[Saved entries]
`config.mk`:
```
export PLATFORM = sky130hd
export DESIGN_NAME = mv_input_loader
export DESIGN_NICKNAME = d
export VERILOG_FILES = /design/src/rtl/mv_pkg.sv /design/src/rtl/mv_mat_mem.sv /design/src/rtl/mv_input_loader.sv
export SDC_FILE = /design/constraint.sdc
export NUM_CORES = 1
export LEC_CHECK = 0
export BUFFER_PORTS_ARGS = -buffer_cell sky130_fd_sc_hd__clkbuf_2
export CAP_MARGIN = 20
export CELL_PAD_IN_SITES_DETAIL_PLACEMENT = 0
export CELL_PAD_IN_SITES_GLOBAL_PLACEMENT = 1
export CORE_ASPECT_RATIO = 0.7
export CORE_MARGIN = 2
export CORE_UTILIZATION = 50
export CTS_BUF_LIST = sky130_fd_sc_hd__clkbuf_8
export DETAILED_ROUTE_END_ITERATION = 12
export GPL_TIMING_DRIVEN = 0
export PLACE_DENSITY_LB_ADDON = 0.1
export SYNTH_ARGS = -nofsm -noshare
export SYNTH_HDL_FRONTEND = slang
export SYNTH_SLANG_ARGS = --single-unit
```
`constraint.sdc`:
```
create_clock -name clk -period 2.28 [get_ports clk]
set_input_delay 0.114 -clock clk [delete_from_list [all_inputs] [get_ports clk]]
set_output_delay 0.114 -clock clk [all_outputs]
set_load 0.05 [all_outputs]
```
`src/rtl/mv_pkg.sv`:
```
// Shared types and sizing for the matrix-vector input loader.
package mv_pkg;

  localparam int K  = 8;
  localparam int IW = 14;
  localparam int OW = 2 * IW;
  localparam int NW = K * K;
  localparam int AW = $clog2(NW);

  typedef logic signed [IW-1:0] data_t;
  typedef logic [AW-1:0]        addr_t;
  typedef logic signed [OW-1:0] acc_t;

  typedef enum logic [1:0] {
    GROUP_START = 2'd0,
    LOAD_M      = 2'd1,
    LOAD_X      = 2'd2,
    BUSY        = 2'd3
  } ld_state_t;

endpackage

```
`src/rtl/mv_mat_mem.sv`:
```
// KxK matrix store: one write port, one registered read port, cleared by reset.
module mv_mat_mem #(
  parameter int DEPTH = 64,
  parameter int W     = 14,
  parameter int AW    = $clog2(DEPTH)
) (
  input  logic          clk_i,
  input  logic          rst_ni,
  input  logic          we_i,
  input  logic [AW-1:0] waddr_i,
  input  logic [W-1:0]  wdata_i,
  input  logic [AW-1:0] raddr_i,
  output logic [W-1:0]  rdata_o
);

  logic [W-1:0] mem_q [DEPTH];
  logic [W-1:0] rdata_q;

  always_ff @(posedge clk_i or negedge rst_ni) begin
    if (!rst_ni) begin
      for (int i = 0; i < DEPTH; i++) mem_q[i] <= '0;
      rdata_q <= '0;
    end else begin
      if (we_i) mem_q[waddr_i] <= wdata_i;
      rdata_q <= mem_q[raddr_i];
    end
  end

  assign rdata_o = rdata_q;

endmodule

```
`src/rtl/mv_input_loader.sv`:
```
// Input-stream loader: fills the matrix memory and vector registers, then offers one job.
// Optional macro MVL_DBLBUF_EN adds a shadow vector that can load while a job is busy.
module mv_input_loader #(
  parameter int K  = 8,
  parameter int IW = 14
) (
  input  logic                   clk,
  input  logic                   reset,
  input  logic                   input_valid,
  output logic                   input_ready,
  input  logic [IW-1:0]          input_data,
  input  logic                   new_matrix,
  output logic                   job_valid,
  input  logic                   job_done,
  input  logic [$clog2(K*K)-1:0] m_raddr,
  output logic [IW-1:0]          m_rdata,
  output logic [K*IW-1:0]        x_flat
);
  import mv_pkg::*;

  localparam int NW  = K * K;
  localparam int AW  = $clog2(NW);
  localparam int CW  = $clog2(NW + 1);
  localparam int XIW = $clog2(K);

  ld_state_t     state_q, state_d;
  logic [CW-1:0] cnt_q, cnt_d;
  logic [IW-1:0] x_q [K];
  logic [IW-1:0] x_d [K];
  logic          ready_raw;
  logic          xfer;
  logic          mem_we;

`ifdef MVL_DBLBUF_EN
  localparam int XCW = $clog2(K + 1);
  logic [IW-1:0]  xsh_q [K];
  logic [IW-1:0]  xsh_d [K];
  logic [XCW-1:0] shc_q, shc_d;
`endif

  // A new-matrix group arriving while busy is held off, not queued in the shadow.
  always_comb begin
    ready_raw = 1'b1;
    if (state_q == BUSY) begin
`ifdef MVL_DBLBUF_EN
      ready_raw = (shc_q != XCW'(K)) &&
                  !((shc_q == '0) && input_valid && new_matrix);
`else
      ready_raw = 1'b0;
`endif
    end
  end

  assign input_ready = reset && ready_raw;
  assign xfer        = input_valid && input_ready;
  assign mem_we      = xfer && (((state_q == GROUP_START) && new_matrix) ||
                                (state_q == LOAD_M));
  assign job_valid   = (state_q == BUSY);

  always_comb begin
    state_d = state_q;
    cnt_d   = cnt_q;
    x_d     = x_q;
    case (state_q)
      GROUP_START: begin
        if (xfer) begin
          cnt_d = CW'(1);
          if (new_matrix) begin
            state_d = LOAD_M;
          end else begin
            x_d[0]  = input_data;
            state_d = LOAD_X;
          end
        end
      end
      LOAD_M: begin
        if (xfer) begin
          if (cnt_q == CW'(NW - 1)) begin
            cnt_d   = '0;
            state_d = LOAD_X;
          end else begin
            cnt_d = cnt_q + CW'(1);
          end
        end
      end
      LOAD_X: begin
        if (xfer) begin
          x_d[cnt_q[XIW-1:0]] = input_data;
          if (cnt_q == CW'(K - 1)) begin
            cnt_d   = '0;
            state_d = BUSY;
          end else begin
            cnt_d = cnt_q + CW'(1);
          end
        end
      end
      BUSY: begin
        if (job_done) state_d = GROUP_START;
      end
    endcase

`ifdef MVL_DBLBUF_EN
    xsh_d = xsh_q;
    shc_d = shc_q;
    if ((state_q == BUSY) && xfer) begin
      xsh_d[shc_q[XIW-1:0]] = input_data;
      shc_d = shc_q + XCW'(1);
    end
    // A partially loaded shadow group resumes in LOAD_X once the job retires.
    if ((state_q == BUSY) && job_done) begin
      if (shc_d == XCW'(K)) begin
        x_d     = xsh_d;
        shc_d   = '0;
        state_d = BUSY;
      end else if (shc_d != '0) begin
        x_d     = xsh_d;
        cnt_d   = CW'(shc_d);
        shc_d   = '0;
        state_d = LOAD_X;
      end
    end
`endif
  end

  always_ff @(posedge clk or negedge reset) begin
    if (!reset) begin
      state_q <= GROUP_START;
      cnt_q   <= '0;
      for (int i = 0; i < K; i++) x_q[i] <= '0;
    end else begin
      state_q <= state_d;
      cnt_q   <= cnt_d;
      x_q     <= x_d;
    end
  end

`ifdef MVL_DBLBUF_EN
  always_ff @(posedge clk or negedge reset) begin
    if (!reset) begin
      shc_q <= '0;
      for (int i = 0; i < K; i++) xsh_q[i] <= '0;
    end else begin
      shc_q <= shc_d;
      xsh_q <= xsh_d;
    end
  end
`endif

  for (genvar g = 0; g < K; g++) begin : g_xflat
    assign x_flat[g*IW +: IW] = x_q[g];
  end

  mv_mat_mem #(
    .DEPTH (NW),
    .W     (IW),
    .AW    (AW)
  ) u_mat_mem (
    .clk_i   (clk),
    .rst_ni  (reset),
    .we_i    (mem_we),
    .waddr_i (cnt_q[AW-1:0]),
    .wdata_i (input_data),
    .raddr_i (m_raddr),
    .rdata_o (m_rdata)
  );

endmodule

```
==> results.py <==
metrics = {
    "route": {
        "drcViolationCount": 0,
        "via_per_inst": 6.157,
        "drtIter0Drc": 2579,
        "totalWireLength_mm": 143.9,
        "first_pass_iters": 5,
        "avgRoutedWirePerCell_um": 30.58,
        "dr_total_vias": 28980,
        "drt.antenna.violating_nets": 0,
    },
    "logic_synthesis": {
        "synthesis.nets": 2953,
        "async_flop_share_pct": 100.0,
        "syn_avg_cell_area_um2": 15.70,
        "ys_seq_area_share_pct": 56.23,
        "synthCells": 2923,
        "synth_warnings": 0,
        "ys_seq_elements": 1031,
        "synth-edff-count": 0,
        "yosysUniqueCellTypes": 41,
        "syn-cell-area_um2": 45890,
        "synthFlopType": "dfrtp_1",
    },
    "setup_path": {
        "crit_fanout": 8,
        "critPathSlowestCell": "or3_4",
        "path_cells": "inv_2 > ha_2 > a21oi_2 > or3_4 > nor3b_4 > buf_12 > nand2_4 > clkbuf_16 > mux2_2",
        "cp-end-kind": "register",
        "max_stage_delay_ns": 0.45,
        "worst-r2r-cell-count": 9,
        "crit_path_start_kind": "register",
        "worst_ep_arrival_time_ns": 3.25,
        "rr_startpoint": "state_q[1]$_DFFE_PN0P_",
        "r2r_slack_ns": -0.20,
        "crit_required_ns": 3.05,
        "crit_type": "reg -> reg",
        "worst_r2r_endpoint": "u_mat_mem.mem_q[641]$_DFFE_PN0P_",
    },
    "sta": {
        "fmax_ghz": 0.4030,
        "fin_skew_ns": 0.04047,
        "layout_setup_ws_ns": -0.2014,
        "worst_pin_slew_ns": 1.223,
        "hold_ws_ns": -0.3138,
        "grt_setup_unrepaired": "yes",
        "hold_viol": 311,
        "relSlewSlack_pct": 18.44,
        "finalSetupTns_ns": -50.26,
        "min_period_ns": 2.481,
        "finalSetupViolCount": 596,
        "post-route-period-util_pct": 108.8,
        "finalMaxSlewViolations": 0,
    },
    "global_routing": {
        "grt_pass1_vias": 30330,
        "grt_max_degree": 123,
        "overflow": 0,
        "antenna_found_initial": 5,
        "grt_use_total_pct": 30.74,
        "grt_pass1_wl_mm": 208.8,
    },
    "power": {
        "switching_power_mw": 15.36,
        "max-vdd-ir-drop_mv": 0.8955,
        "share_comb_of_total_power_pct": 21.7,
        "total_power_mw": 46.85,
        "p_sw_share_pct": 32.78,
        "cellLeakagePower_nw": 27.13,
        "seqPwrFrac_pct": 44.5,
        "p_int_mw": 31.49,
        "clkPwrFrac_pct": 33.8,
        "p_per_area_nw_per_um2": 851.4,
    },
    "outcome": {
        "outcome": "complete, but fails checks",
        "violations": "negative hold slack, negative setup slack",
    },
    "clock_tree": {
        "cts_tree": "done",
        "cts_buffer_depth": 3,
        "h-tree-depth": 4,
        "clock-sinks": 1031,
        "cts_buffers": 163,
        "clock_latency_ns": 0.92,
        "clkTransAtPathRegs_ns": 0.06,
        "root_buffer": "clkbuf_8",
    },
    "floorplan": {
        "die-height_um": 257.5,
        "dieArea_um2": 94250,
        "initial_core_util_pct": 50.71,
        "die_w_um": 366.1,
        "num_rows": 92,
        "pin_count": 153,
        "fp.coreArea_um2": 90480,
    },
    "job": {
        "drv_cap": 0,
    },
    "finish": {
        "stdcell_area_um2": 55020,
        "final_common_cell": "dfrtp_1",
        "finish.net_count": 3380,
        "final_cell_mix": "1028 x dfrtp_1, 941 x mux2_2, 232 x mux4_2",
        "multi_input_area_um2": 19930,
        "fillers": 6849,
        "regArea_um2": 25800,
        "drive_gt1_share_pct": 56.48,
        "synthToLayoutAreaGrowth_pct": 19.91,
    },
    "hold_path": {
        "hold_class": "in -> async",
    },
    "placement": {
        "routabilityCongestion": 0.8542,
        "placed_area_um2": 48640,
        "dpl.hpwl_mm": 101.8,
        "numPortBuffers": 134,
    },
}
[cells in the mapped netlist, types with 10 or more instances]
master | n | share of area [%]
a21oi_1 | 23 | 0.25
mux2_2 | 1012 | 25
mux4_2 | 232 | 11
buf_1 | 59 | 0.48
nor2_1 | 51 | 0.42
o22ai_1 | 15 | 0.20
buf_2 | 59 | 0.64
o31ai_1 | 11 | 0.18
dfrtp_1 | 1031 | 56
buf_4 | 14 | 0.23
o21ai_0 | 32 | 0.35
a211oi_1 | 10 | 0.16
nand3_1 | 14 | 0.15
clkbuf_1 | 142 | 1.2
mux2i_1 | 55 | 1.2
o221ai_1 | 12 | 0.23
nand2_1 | 71 | 0.58
[power groups by stage]
stage / clock network, mW / logic (mW) / registers, mW
finish: 15.8 / 10.2 / 20.9
global route: 17.0 / 10.6 / 21.0
CTS: 16.1 / 10.0 / 20.8
detailed placement: 0 / 9.41 / 21.1
global placement: 0 / 9.06 / 21.1
floorplan: 0 / 3.24 / 24.1
[logic make-up (layout without fill, tap and decap cells)]
| family | after synthesis | after routing | synth area share (%) |
|---|---|---|---|
| adder cells (fa/ha/maj) | 5 | 5 | 0.1363 |
| AND/OR/NAND/NOR | 187 | 187 | 1.914 |
| other | 0 | 11 | 0 |
| buffers and inverters | 278 | 829 | 2.550 |
| flip-flops | 1031 | 1031 | 56.23 |
| AO/OA/AOI/OAI | 123 | 123 | 1.751 |
| multiplexers | 1299 | 1299 | 37.42 |
[cell type report]
class	count	area share (%)
diodes	11	0.05003
plain buffers	269	3.550
clock buffers	212	5.303
clock inverters	77	0.6367
inverters	4	0.02729
multi-input cells	1614	36.22
flip-flops and latches	1031	46.90
well taps	1222	2.779
repair buffers	267	4.539
[what timing repair did]
action | 4_1_cts | 5_1_grt
pin swaps | 30 | 18
hold endpoints to repair | 403 | 373
gates cloned | 11 | 1
buffers inserted | 68 | 13
setup endpoints to repair | 1013 | 975
resized for setup | 342 | 159
hold buffers | 15 | 7
[worst max-delay path: cells and delay by family, from the launching register on]
kind,cells,cell delay (ns)
flip-flops,1,0.44
buffers and inverters,3,0.51
adder cells (fa/ha/maj),1,0.22
AO/OA/AOI/OAI,1,0.06
AND/OR/NAND/NOR,3,0.85
multiplexers,1,0.27
[state kept, by name (all words and copies together), names as in the netlist]
name               cells
cnt_q                  7
state_q                2
u_mat_mem.rdata_o     14
u_mat_mem.mem_q      896
x_flat               112
[worst max path at each step]
| stage | start | endpoint | slack, ns | depth (start not counted) |
|---|---|---|---|---|
| 3_5_place_dp | m_raddr[0] | u_mat_mem.rdata_o[13]$_DFF_PN0_ | -1.69 | 9 |
| 2_1_floorplan | state_q[0]$_DFFE_PN0P_ | u_mat_mem.mem_q[605]$_DFFE_PN0P_ | -0.09 | 7 |
| 6_report | state_q[1]$_DFFE_PN0P_ | u_mat_mem.mem_q[641]$_DFFE_PN0P_ | -0.20 | 9 |
| 3_3_place_gp | reset | x_flat[3]$_DFFE_PN0P_ | -22.38 | 1 |
| 4_1_cts | state_q[1]$_DFFE_PN0P_ | u_mat_mem.mem_q[866]$_DFFE_PN0P_ | -0.27 | 8 |
| 5_1_grt | state_q[1]$_DFFE_PN0P_ | u_mat_mem.mem_q[568]$_DFFE_PN0P_ | -0.24 | 9 |
[metal layers]
metal / global-route usage, % / wire, um / vias to the layer above / part of all wire (%)
li1: - / - / 11750 / -
met1: 47.32 / 67340 / 15910 / 47
met2: 42.87 / 61320 / 1113 / 43
met3: 8.190 / 11870 / 207 / 8.2
met4: 8.551 / 3419 / 0 / 2.4
met5: 0 / 0 / - / 0
[stage by stage]
stage | setup slack [ns] | util, % | cells
after CTS | -0.2706 | 59.91 | 4678
after global placement | -22.38 | 53.29 | 4279
final | -0.2014 | 60.81 | 4707
after global routing | -0.2391 | 60.79 | 4700
after detailed placement | -1.694 | 53.76 | 4297
after floorplan | -0.09468 | - | 2923
Note: power is estimated with default switching activity, not from simulation.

TRY IT
Copy every line of the records above that contains "parameter".

WRITTEN ANSWER
  parameter int DEPTH = 64,
  parameter int W     = 14,
  parameter int AW    = $clog2(DEPTH)
  parameter int K  = 8,
  parameter int IW = 14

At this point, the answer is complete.